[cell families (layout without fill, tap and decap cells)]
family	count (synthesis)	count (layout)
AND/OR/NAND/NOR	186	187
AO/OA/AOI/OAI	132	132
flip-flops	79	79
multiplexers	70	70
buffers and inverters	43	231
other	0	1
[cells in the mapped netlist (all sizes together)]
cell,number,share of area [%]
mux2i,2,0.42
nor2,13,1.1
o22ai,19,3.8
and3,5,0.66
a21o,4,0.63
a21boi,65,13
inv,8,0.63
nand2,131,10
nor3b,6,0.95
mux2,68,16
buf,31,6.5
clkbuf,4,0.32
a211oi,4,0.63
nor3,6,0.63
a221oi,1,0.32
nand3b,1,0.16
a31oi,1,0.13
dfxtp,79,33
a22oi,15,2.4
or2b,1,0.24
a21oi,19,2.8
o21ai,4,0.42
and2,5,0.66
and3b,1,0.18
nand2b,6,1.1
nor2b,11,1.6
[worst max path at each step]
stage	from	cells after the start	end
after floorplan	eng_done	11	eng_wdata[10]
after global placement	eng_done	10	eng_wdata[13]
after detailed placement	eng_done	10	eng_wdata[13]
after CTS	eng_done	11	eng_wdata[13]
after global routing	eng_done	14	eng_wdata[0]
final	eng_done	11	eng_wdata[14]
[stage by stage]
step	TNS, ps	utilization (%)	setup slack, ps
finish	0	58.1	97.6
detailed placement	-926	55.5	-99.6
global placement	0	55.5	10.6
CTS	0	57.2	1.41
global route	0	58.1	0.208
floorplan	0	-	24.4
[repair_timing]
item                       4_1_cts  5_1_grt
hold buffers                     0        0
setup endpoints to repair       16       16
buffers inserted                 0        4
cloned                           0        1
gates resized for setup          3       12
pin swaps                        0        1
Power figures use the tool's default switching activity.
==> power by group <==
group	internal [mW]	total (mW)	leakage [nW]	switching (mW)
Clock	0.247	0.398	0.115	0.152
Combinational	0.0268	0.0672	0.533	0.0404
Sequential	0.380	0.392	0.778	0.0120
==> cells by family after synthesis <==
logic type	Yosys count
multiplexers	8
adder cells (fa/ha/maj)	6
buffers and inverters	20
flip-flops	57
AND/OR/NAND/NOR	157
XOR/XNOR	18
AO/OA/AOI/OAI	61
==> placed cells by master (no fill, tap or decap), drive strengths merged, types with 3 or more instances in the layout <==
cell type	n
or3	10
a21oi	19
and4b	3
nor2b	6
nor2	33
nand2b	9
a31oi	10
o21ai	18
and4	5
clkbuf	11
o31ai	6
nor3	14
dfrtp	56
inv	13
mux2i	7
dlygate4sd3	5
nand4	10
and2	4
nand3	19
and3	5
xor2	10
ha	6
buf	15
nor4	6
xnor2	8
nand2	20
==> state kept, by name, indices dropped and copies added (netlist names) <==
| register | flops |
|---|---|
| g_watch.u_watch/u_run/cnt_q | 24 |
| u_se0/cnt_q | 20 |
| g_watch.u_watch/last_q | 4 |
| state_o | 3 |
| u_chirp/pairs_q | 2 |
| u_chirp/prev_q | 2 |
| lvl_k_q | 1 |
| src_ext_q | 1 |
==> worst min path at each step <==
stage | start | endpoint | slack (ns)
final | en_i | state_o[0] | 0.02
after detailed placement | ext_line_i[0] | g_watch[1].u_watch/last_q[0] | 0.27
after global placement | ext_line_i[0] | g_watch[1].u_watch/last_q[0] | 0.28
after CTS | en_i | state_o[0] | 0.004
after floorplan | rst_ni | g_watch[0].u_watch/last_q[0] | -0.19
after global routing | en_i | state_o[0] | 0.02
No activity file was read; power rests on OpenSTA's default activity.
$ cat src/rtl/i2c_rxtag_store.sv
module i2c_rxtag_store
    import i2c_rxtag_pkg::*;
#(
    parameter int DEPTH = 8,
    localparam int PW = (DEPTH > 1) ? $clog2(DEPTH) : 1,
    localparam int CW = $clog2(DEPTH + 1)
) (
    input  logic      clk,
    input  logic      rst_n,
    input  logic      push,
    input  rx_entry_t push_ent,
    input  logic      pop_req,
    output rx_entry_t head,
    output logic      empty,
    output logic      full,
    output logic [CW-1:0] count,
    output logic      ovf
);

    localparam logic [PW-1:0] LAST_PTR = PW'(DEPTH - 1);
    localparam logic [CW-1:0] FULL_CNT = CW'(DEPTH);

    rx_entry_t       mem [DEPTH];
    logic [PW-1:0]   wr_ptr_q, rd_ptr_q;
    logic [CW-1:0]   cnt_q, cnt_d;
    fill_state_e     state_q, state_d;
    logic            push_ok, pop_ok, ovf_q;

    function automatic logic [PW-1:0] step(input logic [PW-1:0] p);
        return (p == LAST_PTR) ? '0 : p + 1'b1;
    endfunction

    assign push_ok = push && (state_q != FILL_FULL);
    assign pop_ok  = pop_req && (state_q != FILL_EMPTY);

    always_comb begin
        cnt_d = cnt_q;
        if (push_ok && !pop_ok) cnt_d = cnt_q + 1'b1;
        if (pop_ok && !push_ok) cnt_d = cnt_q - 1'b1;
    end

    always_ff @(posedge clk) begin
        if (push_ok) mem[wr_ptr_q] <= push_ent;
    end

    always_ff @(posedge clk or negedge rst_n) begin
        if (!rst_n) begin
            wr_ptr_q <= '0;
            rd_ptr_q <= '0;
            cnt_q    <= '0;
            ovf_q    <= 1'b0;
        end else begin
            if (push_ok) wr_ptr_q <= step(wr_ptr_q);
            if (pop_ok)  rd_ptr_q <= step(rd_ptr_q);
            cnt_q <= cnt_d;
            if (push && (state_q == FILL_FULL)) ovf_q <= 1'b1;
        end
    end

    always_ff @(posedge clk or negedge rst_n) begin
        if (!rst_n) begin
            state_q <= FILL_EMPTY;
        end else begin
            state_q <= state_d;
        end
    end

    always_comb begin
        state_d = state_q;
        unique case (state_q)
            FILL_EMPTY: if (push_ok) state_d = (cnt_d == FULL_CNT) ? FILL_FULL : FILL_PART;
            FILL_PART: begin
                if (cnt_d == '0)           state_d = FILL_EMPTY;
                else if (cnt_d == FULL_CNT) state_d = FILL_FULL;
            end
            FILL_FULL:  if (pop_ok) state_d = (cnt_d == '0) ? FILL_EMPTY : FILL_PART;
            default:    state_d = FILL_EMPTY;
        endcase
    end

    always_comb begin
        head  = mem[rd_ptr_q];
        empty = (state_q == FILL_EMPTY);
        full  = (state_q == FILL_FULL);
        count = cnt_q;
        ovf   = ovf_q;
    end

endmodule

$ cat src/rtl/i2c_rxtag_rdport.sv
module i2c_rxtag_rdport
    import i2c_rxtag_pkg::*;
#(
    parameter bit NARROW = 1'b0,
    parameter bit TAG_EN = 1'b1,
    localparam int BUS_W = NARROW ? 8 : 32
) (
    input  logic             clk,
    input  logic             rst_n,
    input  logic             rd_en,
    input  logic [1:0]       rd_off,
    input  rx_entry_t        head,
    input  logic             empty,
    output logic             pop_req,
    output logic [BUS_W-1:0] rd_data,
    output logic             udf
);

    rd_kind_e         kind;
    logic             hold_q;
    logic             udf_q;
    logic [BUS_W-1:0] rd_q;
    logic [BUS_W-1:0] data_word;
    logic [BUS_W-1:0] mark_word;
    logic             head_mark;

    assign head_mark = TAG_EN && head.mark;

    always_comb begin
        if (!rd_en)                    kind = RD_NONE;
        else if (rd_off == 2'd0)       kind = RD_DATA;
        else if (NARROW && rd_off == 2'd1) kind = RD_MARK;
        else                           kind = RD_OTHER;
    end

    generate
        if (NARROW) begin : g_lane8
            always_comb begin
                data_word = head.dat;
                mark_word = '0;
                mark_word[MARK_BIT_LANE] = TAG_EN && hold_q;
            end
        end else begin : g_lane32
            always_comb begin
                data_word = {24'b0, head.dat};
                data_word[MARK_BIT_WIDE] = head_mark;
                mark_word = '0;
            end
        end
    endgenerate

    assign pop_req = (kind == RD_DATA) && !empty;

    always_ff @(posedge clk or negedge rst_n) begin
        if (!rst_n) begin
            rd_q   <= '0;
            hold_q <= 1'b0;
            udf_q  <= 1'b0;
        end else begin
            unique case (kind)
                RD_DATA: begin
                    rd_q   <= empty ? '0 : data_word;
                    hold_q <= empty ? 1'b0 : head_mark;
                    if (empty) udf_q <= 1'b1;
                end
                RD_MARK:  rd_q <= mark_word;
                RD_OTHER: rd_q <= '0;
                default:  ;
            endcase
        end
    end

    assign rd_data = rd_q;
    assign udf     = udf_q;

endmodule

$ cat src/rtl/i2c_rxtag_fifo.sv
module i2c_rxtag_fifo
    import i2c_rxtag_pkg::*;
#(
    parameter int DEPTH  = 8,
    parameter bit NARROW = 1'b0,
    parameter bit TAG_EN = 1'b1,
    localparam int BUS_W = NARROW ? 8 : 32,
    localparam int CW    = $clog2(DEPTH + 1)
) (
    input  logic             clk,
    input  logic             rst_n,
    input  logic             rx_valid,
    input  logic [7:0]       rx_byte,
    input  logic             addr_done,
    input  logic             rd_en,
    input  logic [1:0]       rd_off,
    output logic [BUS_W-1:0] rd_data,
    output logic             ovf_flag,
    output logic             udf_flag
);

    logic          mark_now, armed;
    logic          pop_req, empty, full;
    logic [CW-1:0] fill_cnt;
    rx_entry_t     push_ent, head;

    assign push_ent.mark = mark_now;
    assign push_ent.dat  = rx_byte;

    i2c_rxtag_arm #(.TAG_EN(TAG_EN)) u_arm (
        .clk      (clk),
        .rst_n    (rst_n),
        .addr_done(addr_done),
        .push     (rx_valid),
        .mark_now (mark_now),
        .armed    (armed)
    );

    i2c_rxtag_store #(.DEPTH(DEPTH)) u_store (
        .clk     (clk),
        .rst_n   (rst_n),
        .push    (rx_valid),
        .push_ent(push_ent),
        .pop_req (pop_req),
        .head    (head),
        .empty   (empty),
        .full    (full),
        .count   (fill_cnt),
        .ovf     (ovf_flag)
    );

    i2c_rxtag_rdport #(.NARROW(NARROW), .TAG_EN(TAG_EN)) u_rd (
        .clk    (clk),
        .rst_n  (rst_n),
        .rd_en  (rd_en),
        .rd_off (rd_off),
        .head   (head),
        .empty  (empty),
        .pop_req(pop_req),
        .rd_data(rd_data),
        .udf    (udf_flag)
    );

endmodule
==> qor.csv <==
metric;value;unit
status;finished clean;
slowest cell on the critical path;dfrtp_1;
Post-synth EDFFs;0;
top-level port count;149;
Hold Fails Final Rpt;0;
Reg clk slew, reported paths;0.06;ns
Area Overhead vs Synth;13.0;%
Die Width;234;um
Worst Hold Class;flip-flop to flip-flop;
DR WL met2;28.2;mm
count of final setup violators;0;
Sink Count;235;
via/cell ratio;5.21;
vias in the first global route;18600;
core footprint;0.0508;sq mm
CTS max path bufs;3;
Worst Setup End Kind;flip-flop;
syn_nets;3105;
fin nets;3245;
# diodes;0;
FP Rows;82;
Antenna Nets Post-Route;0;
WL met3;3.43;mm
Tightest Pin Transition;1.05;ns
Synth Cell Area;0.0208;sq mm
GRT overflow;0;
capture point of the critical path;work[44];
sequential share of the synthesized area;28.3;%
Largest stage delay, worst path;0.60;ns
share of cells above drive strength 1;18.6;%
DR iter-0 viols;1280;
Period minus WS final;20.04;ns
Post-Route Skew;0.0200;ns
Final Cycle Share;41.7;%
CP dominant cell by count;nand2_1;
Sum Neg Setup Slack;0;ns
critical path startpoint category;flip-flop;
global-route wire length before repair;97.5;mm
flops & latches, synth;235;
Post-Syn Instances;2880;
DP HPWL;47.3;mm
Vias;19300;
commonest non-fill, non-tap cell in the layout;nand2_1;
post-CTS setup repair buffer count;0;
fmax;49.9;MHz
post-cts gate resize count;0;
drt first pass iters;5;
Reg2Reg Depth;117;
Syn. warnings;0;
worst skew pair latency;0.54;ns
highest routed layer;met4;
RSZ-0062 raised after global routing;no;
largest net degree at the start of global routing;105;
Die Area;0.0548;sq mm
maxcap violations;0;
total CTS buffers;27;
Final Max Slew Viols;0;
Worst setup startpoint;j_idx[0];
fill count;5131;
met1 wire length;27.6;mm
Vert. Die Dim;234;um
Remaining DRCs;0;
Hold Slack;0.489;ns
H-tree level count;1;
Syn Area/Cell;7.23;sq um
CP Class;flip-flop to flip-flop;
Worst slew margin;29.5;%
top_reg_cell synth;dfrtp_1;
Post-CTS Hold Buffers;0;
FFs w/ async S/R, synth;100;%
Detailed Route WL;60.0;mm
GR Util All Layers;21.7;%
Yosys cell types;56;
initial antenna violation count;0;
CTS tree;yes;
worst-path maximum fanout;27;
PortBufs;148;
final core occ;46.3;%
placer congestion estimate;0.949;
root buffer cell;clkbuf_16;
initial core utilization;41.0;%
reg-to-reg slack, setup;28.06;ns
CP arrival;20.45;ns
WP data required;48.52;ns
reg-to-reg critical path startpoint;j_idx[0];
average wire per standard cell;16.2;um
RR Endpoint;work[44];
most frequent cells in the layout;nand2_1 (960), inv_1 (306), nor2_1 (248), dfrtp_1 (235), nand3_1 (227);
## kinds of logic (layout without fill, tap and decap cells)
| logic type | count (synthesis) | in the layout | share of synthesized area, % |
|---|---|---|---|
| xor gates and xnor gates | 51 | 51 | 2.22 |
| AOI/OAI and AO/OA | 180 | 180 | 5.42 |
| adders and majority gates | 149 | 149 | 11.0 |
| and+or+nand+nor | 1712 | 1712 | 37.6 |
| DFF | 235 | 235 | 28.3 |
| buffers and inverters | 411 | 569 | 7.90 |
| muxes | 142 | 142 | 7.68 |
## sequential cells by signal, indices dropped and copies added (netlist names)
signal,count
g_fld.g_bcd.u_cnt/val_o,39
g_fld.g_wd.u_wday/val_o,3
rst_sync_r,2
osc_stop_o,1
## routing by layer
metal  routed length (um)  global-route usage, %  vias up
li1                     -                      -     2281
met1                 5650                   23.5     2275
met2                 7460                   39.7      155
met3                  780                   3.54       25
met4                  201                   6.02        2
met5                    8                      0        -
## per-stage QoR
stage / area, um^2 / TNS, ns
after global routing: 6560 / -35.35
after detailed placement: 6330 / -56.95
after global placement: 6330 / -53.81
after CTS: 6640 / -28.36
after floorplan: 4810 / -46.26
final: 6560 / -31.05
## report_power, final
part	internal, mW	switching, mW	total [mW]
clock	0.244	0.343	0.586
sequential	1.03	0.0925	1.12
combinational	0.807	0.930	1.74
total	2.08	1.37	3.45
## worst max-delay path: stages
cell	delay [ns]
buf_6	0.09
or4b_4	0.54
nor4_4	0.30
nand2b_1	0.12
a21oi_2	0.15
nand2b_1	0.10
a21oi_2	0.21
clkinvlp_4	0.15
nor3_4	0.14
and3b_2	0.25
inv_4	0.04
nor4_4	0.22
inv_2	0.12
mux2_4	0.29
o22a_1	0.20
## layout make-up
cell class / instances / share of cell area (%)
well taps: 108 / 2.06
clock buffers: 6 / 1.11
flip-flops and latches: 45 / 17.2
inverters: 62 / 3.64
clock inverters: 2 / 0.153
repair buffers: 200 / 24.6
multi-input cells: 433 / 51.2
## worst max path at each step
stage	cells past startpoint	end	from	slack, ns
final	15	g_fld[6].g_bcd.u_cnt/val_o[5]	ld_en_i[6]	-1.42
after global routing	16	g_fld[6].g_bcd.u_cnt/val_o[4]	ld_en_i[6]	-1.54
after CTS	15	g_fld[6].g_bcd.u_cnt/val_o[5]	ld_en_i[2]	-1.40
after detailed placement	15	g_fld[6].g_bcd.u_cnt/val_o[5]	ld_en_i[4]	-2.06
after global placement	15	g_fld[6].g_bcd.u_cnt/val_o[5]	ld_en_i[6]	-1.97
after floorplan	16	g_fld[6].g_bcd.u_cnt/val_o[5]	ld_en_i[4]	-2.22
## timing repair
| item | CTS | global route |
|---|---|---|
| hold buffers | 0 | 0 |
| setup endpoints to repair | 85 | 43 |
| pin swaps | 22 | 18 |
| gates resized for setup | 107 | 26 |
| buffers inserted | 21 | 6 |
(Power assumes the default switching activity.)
◆ ◆ ◆ ◆ ◆ ◆ ◆
- _What to produce_:
Using the listing above, return word for word each line from the one that has "post-cts gate resize count;0;" through the one that has "CP Class;flip-flop to flip-flop;", and no line outside that range.

- _Exercise answer_:
post-cts gate resize count;0;
drt first pass iters;5;
Reg2Reg Depth;117;
Syn. warnings;0;
worst skew pair latency;0.54;ns
highest routed layer;met4;
RSZ-0062 raised after global routing;no;
largest net degree at the start of global routing;105;
Die Area;0.0548;sq mm
maxcap violations;0;
total CTS buffers;27;
Final Max Slew Viols;0;
Worst setup startpoint;j_idx[0];
fill count;5131;
met1 wire length;27.6;mm
Vert. Die Dim;234;um
Remaining DRCs;0;
Hold Slack;0.489;ns
H-tree level count;1;
Syn Area/Cell;7.23;sq um
CP Class;flip-flop to flip-flop;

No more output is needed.